■ What the task requires ■
What do the lines say, reproduced word for word, from the first of the entries below through the line bearing "localparam int LW"?
(Data for this exercise Opens)
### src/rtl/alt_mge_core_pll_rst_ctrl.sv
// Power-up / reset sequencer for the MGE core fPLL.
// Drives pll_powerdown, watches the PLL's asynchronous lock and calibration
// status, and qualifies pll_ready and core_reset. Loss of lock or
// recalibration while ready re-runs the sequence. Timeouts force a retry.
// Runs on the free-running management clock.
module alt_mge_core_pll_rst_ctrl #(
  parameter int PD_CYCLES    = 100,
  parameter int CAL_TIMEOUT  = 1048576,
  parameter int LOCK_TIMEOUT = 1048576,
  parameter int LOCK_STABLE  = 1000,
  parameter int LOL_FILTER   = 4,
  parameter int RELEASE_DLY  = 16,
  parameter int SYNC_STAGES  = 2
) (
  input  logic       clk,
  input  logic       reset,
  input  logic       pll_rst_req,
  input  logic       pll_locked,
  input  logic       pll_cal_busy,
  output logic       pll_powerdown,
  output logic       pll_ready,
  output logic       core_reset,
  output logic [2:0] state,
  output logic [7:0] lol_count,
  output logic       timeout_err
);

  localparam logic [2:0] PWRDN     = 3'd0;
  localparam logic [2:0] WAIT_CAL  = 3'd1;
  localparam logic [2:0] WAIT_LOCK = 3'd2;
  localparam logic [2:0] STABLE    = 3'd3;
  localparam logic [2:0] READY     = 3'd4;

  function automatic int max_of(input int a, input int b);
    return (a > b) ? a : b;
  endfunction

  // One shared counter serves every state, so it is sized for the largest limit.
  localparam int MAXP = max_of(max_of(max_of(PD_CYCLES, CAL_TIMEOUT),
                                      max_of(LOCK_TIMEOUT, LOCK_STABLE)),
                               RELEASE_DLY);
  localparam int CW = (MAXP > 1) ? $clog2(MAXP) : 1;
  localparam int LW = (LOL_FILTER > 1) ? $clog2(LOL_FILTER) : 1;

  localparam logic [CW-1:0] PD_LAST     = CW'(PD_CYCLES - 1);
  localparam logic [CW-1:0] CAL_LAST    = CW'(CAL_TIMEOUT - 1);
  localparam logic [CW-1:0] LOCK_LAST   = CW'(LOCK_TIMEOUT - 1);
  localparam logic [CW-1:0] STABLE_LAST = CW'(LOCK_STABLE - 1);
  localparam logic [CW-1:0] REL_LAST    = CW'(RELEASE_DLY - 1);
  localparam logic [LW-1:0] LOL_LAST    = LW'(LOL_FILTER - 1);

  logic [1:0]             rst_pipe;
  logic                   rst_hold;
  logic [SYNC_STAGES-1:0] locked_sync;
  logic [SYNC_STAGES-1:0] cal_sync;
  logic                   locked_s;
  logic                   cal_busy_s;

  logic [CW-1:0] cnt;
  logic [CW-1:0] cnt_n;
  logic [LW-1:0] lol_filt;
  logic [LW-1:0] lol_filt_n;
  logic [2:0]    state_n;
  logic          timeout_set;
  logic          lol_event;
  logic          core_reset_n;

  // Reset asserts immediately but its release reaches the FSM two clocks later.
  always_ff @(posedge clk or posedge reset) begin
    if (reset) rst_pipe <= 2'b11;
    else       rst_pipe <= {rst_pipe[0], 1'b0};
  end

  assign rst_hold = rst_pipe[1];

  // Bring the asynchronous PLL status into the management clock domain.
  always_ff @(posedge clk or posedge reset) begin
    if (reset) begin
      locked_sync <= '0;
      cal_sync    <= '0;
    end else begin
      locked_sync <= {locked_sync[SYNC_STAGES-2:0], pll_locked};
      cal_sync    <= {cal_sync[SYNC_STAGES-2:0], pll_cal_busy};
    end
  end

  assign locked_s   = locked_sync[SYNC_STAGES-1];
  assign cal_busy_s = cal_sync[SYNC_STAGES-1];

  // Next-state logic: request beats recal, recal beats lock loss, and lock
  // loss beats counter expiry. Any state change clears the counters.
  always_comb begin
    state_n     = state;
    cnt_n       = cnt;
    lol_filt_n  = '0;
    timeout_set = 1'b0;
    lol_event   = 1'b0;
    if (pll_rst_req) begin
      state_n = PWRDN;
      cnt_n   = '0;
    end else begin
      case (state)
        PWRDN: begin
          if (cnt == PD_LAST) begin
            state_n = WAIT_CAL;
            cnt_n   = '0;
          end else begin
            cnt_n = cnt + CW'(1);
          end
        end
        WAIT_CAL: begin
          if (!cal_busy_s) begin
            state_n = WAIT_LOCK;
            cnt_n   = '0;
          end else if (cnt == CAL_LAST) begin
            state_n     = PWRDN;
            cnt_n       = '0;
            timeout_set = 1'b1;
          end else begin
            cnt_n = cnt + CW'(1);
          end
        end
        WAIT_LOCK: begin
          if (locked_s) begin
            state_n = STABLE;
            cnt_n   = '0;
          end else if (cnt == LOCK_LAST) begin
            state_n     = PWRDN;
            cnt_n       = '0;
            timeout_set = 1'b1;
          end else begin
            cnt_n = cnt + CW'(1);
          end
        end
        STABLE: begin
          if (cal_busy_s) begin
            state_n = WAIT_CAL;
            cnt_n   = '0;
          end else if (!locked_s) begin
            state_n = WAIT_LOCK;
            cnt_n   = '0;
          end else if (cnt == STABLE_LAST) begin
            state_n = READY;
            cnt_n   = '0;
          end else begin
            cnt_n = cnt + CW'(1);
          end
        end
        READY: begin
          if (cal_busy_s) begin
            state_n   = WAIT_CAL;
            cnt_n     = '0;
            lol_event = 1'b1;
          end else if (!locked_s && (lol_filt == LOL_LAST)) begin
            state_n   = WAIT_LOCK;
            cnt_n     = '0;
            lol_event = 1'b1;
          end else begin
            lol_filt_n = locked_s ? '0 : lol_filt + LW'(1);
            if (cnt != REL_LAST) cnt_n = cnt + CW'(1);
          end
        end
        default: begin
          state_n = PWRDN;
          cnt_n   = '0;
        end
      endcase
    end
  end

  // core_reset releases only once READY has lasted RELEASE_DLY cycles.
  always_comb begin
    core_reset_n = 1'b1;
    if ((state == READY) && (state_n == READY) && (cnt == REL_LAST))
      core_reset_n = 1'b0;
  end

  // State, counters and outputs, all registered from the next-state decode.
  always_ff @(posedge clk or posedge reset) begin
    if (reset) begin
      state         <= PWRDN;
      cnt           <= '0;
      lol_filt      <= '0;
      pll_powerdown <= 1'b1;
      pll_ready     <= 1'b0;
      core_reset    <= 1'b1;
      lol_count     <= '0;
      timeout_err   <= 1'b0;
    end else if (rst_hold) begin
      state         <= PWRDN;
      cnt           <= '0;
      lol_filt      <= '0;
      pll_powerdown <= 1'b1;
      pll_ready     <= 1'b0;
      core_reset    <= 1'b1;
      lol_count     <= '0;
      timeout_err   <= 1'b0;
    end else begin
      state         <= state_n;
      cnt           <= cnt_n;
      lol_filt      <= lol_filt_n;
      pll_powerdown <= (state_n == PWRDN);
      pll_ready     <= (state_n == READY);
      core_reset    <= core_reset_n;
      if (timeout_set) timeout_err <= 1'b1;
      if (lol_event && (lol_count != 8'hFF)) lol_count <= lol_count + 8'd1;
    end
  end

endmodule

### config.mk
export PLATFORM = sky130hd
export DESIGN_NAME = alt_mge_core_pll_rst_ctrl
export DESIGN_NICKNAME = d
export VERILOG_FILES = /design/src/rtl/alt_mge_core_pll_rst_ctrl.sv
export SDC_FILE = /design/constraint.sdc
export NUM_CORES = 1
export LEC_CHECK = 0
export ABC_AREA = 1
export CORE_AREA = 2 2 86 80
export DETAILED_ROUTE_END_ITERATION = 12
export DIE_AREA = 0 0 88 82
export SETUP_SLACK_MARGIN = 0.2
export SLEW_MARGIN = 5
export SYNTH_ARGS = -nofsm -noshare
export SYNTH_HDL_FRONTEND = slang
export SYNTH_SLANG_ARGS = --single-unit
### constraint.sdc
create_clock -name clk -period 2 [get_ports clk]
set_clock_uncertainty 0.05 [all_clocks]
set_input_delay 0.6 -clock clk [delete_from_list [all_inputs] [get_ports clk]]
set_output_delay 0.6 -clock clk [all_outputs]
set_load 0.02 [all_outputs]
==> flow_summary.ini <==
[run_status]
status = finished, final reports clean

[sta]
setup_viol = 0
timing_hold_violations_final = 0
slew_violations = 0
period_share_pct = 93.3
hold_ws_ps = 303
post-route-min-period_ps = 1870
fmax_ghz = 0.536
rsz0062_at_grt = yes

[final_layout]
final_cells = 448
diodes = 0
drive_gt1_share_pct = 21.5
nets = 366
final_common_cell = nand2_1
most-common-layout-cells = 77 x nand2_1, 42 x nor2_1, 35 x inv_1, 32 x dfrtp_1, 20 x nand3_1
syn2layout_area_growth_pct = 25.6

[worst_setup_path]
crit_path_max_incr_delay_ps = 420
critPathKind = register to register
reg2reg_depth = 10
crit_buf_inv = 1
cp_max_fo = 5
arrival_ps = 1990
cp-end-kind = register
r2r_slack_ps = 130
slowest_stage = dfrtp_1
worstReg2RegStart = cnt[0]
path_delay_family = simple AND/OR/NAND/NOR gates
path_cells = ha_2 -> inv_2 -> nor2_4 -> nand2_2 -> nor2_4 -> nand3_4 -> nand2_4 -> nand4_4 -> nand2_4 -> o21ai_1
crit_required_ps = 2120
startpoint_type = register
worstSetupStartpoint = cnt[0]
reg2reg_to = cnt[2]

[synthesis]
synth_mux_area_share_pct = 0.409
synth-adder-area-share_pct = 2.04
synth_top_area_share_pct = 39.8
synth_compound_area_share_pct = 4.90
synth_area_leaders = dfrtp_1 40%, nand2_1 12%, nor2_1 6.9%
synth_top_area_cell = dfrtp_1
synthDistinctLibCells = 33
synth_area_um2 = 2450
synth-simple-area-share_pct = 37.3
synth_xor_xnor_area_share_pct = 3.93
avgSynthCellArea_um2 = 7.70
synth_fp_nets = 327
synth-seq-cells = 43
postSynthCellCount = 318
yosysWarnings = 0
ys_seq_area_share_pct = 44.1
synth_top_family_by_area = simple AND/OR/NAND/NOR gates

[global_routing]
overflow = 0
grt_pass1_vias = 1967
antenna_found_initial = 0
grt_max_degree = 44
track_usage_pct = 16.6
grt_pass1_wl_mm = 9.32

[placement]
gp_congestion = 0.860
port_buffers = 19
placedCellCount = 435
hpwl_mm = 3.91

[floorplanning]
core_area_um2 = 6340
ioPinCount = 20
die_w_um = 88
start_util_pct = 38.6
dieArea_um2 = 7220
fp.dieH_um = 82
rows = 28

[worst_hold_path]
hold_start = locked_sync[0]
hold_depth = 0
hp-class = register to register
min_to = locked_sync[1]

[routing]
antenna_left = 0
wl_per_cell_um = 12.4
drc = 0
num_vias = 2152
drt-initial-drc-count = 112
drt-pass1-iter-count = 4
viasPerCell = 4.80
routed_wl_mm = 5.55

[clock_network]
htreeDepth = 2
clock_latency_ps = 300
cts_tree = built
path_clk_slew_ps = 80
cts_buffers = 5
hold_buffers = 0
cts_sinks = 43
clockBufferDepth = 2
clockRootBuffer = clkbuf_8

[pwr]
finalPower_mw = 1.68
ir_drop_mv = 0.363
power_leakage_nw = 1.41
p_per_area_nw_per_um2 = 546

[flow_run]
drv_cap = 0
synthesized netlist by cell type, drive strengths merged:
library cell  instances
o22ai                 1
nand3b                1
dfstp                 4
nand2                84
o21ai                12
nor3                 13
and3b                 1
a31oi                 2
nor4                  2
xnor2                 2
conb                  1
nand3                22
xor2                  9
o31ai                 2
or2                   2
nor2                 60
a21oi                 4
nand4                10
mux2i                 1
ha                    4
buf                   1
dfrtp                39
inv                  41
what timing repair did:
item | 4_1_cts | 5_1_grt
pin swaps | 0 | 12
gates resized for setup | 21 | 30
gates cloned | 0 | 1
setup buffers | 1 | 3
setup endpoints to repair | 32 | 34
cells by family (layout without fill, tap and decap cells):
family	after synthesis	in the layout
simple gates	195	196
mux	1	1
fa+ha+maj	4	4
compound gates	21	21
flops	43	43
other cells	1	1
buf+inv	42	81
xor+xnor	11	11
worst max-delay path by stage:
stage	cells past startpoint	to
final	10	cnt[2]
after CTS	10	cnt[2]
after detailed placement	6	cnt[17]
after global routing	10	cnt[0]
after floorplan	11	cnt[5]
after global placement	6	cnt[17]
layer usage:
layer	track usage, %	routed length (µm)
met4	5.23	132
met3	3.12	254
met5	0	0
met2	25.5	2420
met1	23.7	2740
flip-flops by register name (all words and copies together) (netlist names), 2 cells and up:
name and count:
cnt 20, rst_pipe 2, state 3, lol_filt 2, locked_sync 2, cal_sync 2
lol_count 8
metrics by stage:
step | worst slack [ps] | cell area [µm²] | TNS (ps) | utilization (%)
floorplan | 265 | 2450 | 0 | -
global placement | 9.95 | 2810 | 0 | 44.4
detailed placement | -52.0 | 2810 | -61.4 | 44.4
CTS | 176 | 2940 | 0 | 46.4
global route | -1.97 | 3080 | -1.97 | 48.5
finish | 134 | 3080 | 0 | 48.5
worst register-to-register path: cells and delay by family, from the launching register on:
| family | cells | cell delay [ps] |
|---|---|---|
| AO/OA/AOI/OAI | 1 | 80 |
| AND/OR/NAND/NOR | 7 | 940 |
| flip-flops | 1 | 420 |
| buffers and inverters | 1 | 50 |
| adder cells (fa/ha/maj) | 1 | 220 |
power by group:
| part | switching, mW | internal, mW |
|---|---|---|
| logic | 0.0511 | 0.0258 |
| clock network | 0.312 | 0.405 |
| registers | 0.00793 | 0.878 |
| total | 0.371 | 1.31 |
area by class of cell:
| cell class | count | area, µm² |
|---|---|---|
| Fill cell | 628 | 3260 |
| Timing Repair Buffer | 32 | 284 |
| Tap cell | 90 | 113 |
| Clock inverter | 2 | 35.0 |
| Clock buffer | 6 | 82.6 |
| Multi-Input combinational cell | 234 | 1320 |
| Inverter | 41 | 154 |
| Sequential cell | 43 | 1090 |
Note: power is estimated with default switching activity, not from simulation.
(Data for this exercise Closes)
■ Exercise response ■
### src/rtl/alt_mge_core_pll_rst_ctrl.sv
// Power-up / reset sequencer for the MGE core fPLL.
// Drives pll_powerdown, watches the PLL's asynchronous lock and calibration
// status, and qualifies pll_ready and core_reset. Loss of lock or
// recalibration while ready re-runs the sequence. Timeouts force a retry.
// Runs on the free-running management clock.
module alt_mge_core_pll_rst_ctrl #(
  parameter int PD_CYCLES    = 100,
  parameter int CAL_TIMEOUT  = 1048576,
  parameter int LOCK_TIMEOUT = 1048576,
  parameter int LOCK_STABLE  = 1000,
  parameter int LOL_FILTER   = 4,
  parameter int RELEASE_DLY  = 16,
  parameter int SYNC_STAGES  = 2
) (
  input  logic       clk,
  input  logic       reset,
  input  logic       pll_rst_req,
  input  logic       pll_locked,
  input  logic       pll_cal_busy,
  output logic       pll_powerdown,
  output logic       pll_ready,
  output logic       core_reset,
  output logic [2:0] state,
  output logic [7:0] lol_count,
  output logic       timeout_err
);

  localparam logic [2:0] PWRDN     = 3'd0;
  localparam logic [2:0] WAIT_CAL  = 3'd1;
  localparam logic [2:0] WAIT_LOCK = 3'd2;
  localparam logic [2:0] STABLE    = 3'd3;
  localparam logic [2:0] READY     = 3'd4;

  function automatic int max_of(input int a, input int b);
    return (a > b) ? a : b;
  endfunction

  // One shared counter serves every state, so it is sized for the largest limit.
  localparam int MAXP = max_of(max_of(max_of(PD_CYCLES, CAL_TIMEOUT),
                                      max_of(LOCK_TIMEOUT, LOCK_STABLE)),
                               RELEASE_DLY);
  localparam int CW = (MAXP > 1) ? $clog2(MAXP) : 1;
  localparam int LW = (LOL_FILTER > 1) ? $clog2(LOL_FILTER) : 1;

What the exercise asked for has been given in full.